Abstract
Objectives. The objective of this study was to assess whether saliva viscosity, measured by a viscometer, was a predictor of oral malodor. Materials and methods. The subjects were 617 patients who visited an oral malodor clinic. The organoleptic test (OT) was used for diagnosis of oral malodor. An oral examination assessed the numbers of teeth present and decayed teeth as well as the presence or absence of dentures. Further, periodontal pocket depths (PD), gingival bleeding, dental plaque and tongue coating were investigated. Unstimulated saliva were collected for 5 min. Saliva viscosity was measured with a viscometer. Logistic regression analysis with oral malodor status by OT as a dependent variable was performed. Possible confounders including age, gender, number of teeth present, number of decayed teeth, number of teeth with PD ≥ 4 mm, number of teeth with bleeding on probing, presence or absence of dentures, plaque index, area of tongue coating, saliva flow rate, saliva pH and saliva viscosity were used as independent variables.

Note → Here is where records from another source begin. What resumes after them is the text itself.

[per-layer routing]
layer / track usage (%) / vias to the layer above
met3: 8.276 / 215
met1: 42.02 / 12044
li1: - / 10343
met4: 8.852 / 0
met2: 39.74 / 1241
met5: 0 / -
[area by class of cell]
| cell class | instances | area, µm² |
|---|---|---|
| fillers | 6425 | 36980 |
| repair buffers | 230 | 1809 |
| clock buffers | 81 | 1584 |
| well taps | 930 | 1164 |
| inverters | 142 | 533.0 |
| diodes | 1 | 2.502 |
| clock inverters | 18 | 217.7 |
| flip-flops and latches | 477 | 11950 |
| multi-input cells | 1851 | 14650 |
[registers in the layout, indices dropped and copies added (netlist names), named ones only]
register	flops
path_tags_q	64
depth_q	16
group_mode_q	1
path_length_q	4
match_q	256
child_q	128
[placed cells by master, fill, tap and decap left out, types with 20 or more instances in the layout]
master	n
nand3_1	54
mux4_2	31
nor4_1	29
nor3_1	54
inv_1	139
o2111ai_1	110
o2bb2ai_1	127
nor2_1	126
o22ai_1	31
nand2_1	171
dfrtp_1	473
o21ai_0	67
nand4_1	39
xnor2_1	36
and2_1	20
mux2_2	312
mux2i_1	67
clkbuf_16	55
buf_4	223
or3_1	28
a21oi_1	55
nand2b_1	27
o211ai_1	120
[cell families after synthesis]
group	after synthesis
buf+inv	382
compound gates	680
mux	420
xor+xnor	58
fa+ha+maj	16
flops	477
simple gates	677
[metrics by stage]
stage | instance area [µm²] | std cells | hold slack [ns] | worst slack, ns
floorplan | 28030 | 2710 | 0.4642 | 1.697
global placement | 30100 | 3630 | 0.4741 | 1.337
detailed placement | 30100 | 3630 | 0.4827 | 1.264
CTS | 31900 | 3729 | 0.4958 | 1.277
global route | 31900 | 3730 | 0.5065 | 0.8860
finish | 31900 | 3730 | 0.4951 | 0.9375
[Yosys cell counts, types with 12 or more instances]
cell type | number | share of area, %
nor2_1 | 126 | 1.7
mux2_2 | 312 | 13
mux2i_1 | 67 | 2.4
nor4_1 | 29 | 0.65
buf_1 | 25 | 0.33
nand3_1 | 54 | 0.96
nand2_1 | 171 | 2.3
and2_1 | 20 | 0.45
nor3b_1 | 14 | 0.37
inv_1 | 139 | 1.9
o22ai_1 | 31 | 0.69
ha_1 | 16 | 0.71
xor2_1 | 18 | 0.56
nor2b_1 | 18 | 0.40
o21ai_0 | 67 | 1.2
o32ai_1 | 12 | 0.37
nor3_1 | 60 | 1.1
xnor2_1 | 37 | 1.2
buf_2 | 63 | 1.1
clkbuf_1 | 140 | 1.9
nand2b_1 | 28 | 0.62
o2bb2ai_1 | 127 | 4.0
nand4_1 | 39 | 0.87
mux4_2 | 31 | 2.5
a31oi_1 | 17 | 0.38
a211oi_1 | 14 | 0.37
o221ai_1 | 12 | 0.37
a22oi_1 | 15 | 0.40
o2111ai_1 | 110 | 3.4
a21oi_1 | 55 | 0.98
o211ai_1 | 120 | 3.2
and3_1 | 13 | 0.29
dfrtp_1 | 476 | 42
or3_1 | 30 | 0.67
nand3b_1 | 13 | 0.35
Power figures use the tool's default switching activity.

Results. Saliva viscosity (p = 0.047) along with the number of teeth with PD ≥4 mm (p = 0.001), plaque index (p = 0.037) and area of tongue coating (p < 0.001) were significant variables for oral malodor. Subjects with a higher number of teeth with PD ≥ 4 mm (OR = 1.32), plaque index (OR = 2.13), area of tongue coating (OR = 3.17) and saliva viscosity (OR = 1.10) were more likely to have oral malodor compared to those with lower values. Conclusions. The results suggested that high saliva viscosity could be a potential risk factor for oral malodor.
Declaration of interest: The authors report no conflicts of interest. The authors alone are responsible for the content and writing of the paper.